[Records contained in a dataset]
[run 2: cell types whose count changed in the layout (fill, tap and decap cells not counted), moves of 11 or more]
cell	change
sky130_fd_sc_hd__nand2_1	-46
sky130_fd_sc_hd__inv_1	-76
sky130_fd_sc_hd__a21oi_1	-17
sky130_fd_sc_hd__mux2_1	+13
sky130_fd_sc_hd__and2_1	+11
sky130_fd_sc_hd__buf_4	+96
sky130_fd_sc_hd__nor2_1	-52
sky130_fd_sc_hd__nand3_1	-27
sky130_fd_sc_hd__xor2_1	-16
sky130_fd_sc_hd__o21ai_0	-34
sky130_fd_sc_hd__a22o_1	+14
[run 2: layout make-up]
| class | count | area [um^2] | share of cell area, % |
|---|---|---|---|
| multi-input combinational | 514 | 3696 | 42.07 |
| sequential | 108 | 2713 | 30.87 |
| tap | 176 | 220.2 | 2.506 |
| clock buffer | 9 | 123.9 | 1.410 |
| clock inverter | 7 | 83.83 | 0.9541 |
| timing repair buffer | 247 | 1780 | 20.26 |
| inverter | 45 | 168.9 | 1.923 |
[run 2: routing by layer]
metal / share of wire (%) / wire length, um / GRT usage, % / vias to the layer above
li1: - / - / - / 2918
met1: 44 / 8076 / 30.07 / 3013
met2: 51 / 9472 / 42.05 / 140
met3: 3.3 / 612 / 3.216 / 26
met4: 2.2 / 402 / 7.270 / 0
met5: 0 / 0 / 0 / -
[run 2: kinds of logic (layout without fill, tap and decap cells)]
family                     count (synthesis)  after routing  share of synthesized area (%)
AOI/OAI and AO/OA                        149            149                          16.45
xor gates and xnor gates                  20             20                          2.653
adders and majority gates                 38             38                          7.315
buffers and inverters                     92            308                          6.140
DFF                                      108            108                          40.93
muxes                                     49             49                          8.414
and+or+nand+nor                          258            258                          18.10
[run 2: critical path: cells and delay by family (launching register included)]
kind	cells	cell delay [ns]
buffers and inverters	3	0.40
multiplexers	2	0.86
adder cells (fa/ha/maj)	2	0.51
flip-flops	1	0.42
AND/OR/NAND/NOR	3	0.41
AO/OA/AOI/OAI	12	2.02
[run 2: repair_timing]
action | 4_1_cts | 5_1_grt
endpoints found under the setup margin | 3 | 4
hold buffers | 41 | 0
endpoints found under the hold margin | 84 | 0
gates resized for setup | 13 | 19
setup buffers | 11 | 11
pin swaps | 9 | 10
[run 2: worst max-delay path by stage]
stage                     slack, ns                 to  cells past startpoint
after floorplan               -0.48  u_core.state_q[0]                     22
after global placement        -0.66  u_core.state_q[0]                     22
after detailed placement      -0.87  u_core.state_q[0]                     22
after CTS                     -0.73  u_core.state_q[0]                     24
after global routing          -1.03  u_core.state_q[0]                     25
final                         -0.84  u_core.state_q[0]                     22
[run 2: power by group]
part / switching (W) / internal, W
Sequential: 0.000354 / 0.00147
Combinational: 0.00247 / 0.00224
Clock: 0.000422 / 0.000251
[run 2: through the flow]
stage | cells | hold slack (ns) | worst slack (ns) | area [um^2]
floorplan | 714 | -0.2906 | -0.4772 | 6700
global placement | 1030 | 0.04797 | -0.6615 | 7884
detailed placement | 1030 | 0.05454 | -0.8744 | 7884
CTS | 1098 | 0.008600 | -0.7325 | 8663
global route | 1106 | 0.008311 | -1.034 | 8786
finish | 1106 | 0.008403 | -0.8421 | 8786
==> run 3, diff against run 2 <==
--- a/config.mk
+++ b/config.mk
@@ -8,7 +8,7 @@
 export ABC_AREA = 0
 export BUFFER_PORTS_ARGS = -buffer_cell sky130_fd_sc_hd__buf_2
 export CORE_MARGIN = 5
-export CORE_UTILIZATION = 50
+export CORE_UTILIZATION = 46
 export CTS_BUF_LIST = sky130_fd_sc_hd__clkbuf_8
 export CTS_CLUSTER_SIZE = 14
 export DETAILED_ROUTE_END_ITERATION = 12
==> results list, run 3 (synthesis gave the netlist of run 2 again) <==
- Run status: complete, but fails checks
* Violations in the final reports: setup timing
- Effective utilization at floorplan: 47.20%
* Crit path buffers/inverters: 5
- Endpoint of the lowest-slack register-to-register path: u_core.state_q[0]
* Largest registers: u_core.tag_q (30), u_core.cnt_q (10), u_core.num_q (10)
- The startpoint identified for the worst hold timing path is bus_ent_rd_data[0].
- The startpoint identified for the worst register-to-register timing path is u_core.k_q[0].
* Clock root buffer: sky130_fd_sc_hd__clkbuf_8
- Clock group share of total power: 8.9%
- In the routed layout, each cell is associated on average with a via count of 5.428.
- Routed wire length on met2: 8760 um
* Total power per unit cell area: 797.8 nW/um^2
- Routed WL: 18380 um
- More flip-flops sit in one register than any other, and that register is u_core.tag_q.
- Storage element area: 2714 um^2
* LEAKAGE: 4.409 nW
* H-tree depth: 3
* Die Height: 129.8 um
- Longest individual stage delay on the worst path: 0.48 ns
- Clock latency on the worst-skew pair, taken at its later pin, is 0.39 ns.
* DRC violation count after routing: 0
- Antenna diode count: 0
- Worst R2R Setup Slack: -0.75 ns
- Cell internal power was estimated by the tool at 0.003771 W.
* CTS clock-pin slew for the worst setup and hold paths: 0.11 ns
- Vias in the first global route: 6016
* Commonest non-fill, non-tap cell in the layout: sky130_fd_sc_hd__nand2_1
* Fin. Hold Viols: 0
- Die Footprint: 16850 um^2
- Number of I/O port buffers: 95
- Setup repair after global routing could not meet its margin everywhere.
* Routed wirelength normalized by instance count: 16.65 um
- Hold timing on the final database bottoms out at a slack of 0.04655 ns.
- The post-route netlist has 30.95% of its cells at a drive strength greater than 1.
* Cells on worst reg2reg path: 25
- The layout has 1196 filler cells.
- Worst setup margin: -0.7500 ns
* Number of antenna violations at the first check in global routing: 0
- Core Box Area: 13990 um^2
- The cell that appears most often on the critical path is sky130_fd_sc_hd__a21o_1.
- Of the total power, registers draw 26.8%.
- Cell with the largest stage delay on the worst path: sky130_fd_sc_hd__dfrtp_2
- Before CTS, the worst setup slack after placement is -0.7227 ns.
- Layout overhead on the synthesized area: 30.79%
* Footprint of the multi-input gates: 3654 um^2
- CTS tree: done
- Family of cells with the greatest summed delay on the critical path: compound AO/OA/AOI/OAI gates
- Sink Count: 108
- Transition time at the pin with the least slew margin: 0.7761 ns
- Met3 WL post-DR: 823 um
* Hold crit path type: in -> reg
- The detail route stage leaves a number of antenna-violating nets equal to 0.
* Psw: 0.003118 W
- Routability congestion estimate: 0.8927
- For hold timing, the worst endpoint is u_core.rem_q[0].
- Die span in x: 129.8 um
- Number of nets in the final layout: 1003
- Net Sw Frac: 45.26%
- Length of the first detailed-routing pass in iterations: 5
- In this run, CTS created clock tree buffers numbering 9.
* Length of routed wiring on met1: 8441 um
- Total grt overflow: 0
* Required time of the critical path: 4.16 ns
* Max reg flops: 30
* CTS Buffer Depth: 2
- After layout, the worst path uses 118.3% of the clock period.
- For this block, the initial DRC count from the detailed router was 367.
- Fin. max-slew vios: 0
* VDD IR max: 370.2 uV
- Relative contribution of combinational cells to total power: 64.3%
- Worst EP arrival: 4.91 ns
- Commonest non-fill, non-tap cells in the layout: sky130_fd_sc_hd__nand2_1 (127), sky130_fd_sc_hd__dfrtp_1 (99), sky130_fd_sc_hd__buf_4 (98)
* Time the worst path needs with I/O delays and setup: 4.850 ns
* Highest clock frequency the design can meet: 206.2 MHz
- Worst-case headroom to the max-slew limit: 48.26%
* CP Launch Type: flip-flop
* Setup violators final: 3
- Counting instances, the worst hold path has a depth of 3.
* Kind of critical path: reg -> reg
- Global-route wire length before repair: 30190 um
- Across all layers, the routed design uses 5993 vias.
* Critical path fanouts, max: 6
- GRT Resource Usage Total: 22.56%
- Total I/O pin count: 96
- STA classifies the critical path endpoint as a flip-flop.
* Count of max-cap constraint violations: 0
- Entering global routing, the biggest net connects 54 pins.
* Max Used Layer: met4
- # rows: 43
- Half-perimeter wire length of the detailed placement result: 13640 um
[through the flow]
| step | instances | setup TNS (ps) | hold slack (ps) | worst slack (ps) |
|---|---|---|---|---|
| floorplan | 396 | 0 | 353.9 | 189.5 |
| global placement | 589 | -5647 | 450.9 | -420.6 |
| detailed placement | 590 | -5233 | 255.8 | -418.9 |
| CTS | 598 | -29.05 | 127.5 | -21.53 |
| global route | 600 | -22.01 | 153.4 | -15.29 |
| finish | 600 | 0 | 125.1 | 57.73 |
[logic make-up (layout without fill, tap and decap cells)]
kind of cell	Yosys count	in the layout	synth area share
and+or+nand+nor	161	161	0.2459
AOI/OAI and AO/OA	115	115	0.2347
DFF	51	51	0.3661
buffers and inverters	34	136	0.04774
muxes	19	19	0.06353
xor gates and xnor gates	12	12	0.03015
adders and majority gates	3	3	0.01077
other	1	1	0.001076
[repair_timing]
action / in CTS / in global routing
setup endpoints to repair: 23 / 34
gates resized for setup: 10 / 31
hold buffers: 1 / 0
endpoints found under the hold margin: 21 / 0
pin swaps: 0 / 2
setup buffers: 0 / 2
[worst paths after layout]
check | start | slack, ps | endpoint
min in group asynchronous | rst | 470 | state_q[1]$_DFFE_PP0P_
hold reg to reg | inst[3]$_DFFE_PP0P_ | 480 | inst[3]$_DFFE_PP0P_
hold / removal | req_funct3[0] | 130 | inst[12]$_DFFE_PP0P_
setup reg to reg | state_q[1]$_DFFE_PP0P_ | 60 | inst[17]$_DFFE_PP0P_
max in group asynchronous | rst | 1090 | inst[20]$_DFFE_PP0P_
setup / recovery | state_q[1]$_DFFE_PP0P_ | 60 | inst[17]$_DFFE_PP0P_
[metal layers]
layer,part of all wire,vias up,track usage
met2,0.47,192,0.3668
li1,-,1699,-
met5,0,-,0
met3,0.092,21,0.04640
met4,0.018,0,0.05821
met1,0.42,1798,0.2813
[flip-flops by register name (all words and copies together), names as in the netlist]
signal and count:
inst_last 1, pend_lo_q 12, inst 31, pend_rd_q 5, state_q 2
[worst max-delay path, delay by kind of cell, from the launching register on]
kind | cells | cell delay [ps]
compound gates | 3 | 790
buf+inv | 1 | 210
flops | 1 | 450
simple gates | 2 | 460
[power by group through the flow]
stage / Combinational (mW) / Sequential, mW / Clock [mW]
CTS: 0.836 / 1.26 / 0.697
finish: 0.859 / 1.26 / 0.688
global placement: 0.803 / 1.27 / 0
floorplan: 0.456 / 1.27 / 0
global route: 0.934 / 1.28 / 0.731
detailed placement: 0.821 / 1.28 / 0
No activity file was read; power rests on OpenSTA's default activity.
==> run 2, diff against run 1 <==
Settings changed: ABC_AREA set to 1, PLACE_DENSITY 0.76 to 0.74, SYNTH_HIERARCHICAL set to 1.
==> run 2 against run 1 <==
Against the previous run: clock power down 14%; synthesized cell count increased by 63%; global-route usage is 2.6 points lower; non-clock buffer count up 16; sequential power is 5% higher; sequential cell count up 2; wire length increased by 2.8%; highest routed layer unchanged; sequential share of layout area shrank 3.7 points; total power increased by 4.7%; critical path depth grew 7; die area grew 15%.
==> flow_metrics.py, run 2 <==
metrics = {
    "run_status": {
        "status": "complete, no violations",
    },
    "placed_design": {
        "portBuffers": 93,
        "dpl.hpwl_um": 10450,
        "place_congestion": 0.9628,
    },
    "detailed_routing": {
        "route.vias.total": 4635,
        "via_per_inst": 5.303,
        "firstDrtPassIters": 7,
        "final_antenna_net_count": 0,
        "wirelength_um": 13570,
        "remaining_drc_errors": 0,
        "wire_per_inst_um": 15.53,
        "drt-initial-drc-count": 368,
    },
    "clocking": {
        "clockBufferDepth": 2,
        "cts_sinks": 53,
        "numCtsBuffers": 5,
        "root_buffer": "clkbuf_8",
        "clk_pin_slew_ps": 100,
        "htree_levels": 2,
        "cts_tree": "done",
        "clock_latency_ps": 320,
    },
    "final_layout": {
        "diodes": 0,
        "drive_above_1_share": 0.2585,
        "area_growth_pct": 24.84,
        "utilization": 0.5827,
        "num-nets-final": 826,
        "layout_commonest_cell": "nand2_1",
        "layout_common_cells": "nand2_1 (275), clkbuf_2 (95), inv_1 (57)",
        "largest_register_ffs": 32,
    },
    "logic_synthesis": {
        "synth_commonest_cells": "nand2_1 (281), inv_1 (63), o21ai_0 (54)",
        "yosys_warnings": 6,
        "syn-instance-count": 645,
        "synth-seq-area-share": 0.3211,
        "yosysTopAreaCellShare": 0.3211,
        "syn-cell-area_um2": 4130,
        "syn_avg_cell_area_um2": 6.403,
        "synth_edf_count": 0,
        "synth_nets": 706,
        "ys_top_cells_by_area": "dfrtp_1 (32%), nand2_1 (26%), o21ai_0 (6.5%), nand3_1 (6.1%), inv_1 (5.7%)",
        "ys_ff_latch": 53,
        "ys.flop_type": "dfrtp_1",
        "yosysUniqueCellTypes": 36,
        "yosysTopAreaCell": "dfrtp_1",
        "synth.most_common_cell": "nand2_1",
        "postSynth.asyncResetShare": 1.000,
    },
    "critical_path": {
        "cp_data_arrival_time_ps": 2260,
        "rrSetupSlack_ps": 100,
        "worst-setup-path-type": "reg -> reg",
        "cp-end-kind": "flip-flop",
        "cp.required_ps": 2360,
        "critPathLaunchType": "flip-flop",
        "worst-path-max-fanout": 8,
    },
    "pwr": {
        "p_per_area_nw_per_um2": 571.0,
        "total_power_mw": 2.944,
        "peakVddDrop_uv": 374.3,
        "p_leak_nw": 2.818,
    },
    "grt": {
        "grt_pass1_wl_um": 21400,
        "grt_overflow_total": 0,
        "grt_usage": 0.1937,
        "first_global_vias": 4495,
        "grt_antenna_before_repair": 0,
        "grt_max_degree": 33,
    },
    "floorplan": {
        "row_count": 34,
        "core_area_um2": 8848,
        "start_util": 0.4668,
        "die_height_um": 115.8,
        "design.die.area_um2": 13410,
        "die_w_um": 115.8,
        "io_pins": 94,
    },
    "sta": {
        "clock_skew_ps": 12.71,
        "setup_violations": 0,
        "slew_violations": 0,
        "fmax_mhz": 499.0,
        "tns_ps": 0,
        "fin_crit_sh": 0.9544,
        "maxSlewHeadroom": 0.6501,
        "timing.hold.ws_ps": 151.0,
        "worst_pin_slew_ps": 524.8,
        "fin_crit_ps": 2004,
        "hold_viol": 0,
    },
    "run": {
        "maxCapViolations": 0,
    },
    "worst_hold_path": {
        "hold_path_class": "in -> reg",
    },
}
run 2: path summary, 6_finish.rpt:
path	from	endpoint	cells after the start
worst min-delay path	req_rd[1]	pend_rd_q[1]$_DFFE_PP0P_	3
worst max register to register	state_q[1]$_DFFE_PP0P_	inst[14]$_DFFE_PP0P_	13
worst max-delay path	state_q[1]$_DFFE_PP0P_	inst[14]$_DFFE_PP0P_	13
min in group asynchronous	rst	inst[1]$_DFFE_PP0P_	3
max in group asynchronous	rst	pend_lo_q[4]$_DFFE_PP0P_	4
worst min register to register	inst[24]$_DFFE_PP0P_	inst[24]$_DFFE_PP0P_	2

● EXERCISE
Write down, word for word, the lines above from the one containing "run 3, diff" through the one containing "- Endpoint of", both ends included.

● COMPLETED EXERCISE
==> run 3, diff against run 2 <==
--- a/config.mk
+++ b/config.mk
@@ -8,7 +8,7 @@
 export ABC_AREA = 0
 export BUFFER_PORTS_ARGS = -buffer_cell sky130_fd_sc_hd__buf_2
 export CORE_MARGIN = 5
-export CORE_UTILIZATION = 50
+export CORE_UTILIZATION = 46
 export CTS_BUF_LIST = sky130_fd_sc_hd__clkbuf_8
 export CTS_CLUSTER_SIZE = 14
 export DETAILED_ROUTE_END_ITERATION = 12
==> results list, run 3 (synthesis gave the netlist of run 2 again) <==
- Run status: complete, but fails checks
* Violations in the final reports: setup timing
- Effective utilization at floorplan: 47.20%
* Crit path buffers/inverters: 5
- Endpoint of the lowest-slack register-to-register path: u_core.state_q[0]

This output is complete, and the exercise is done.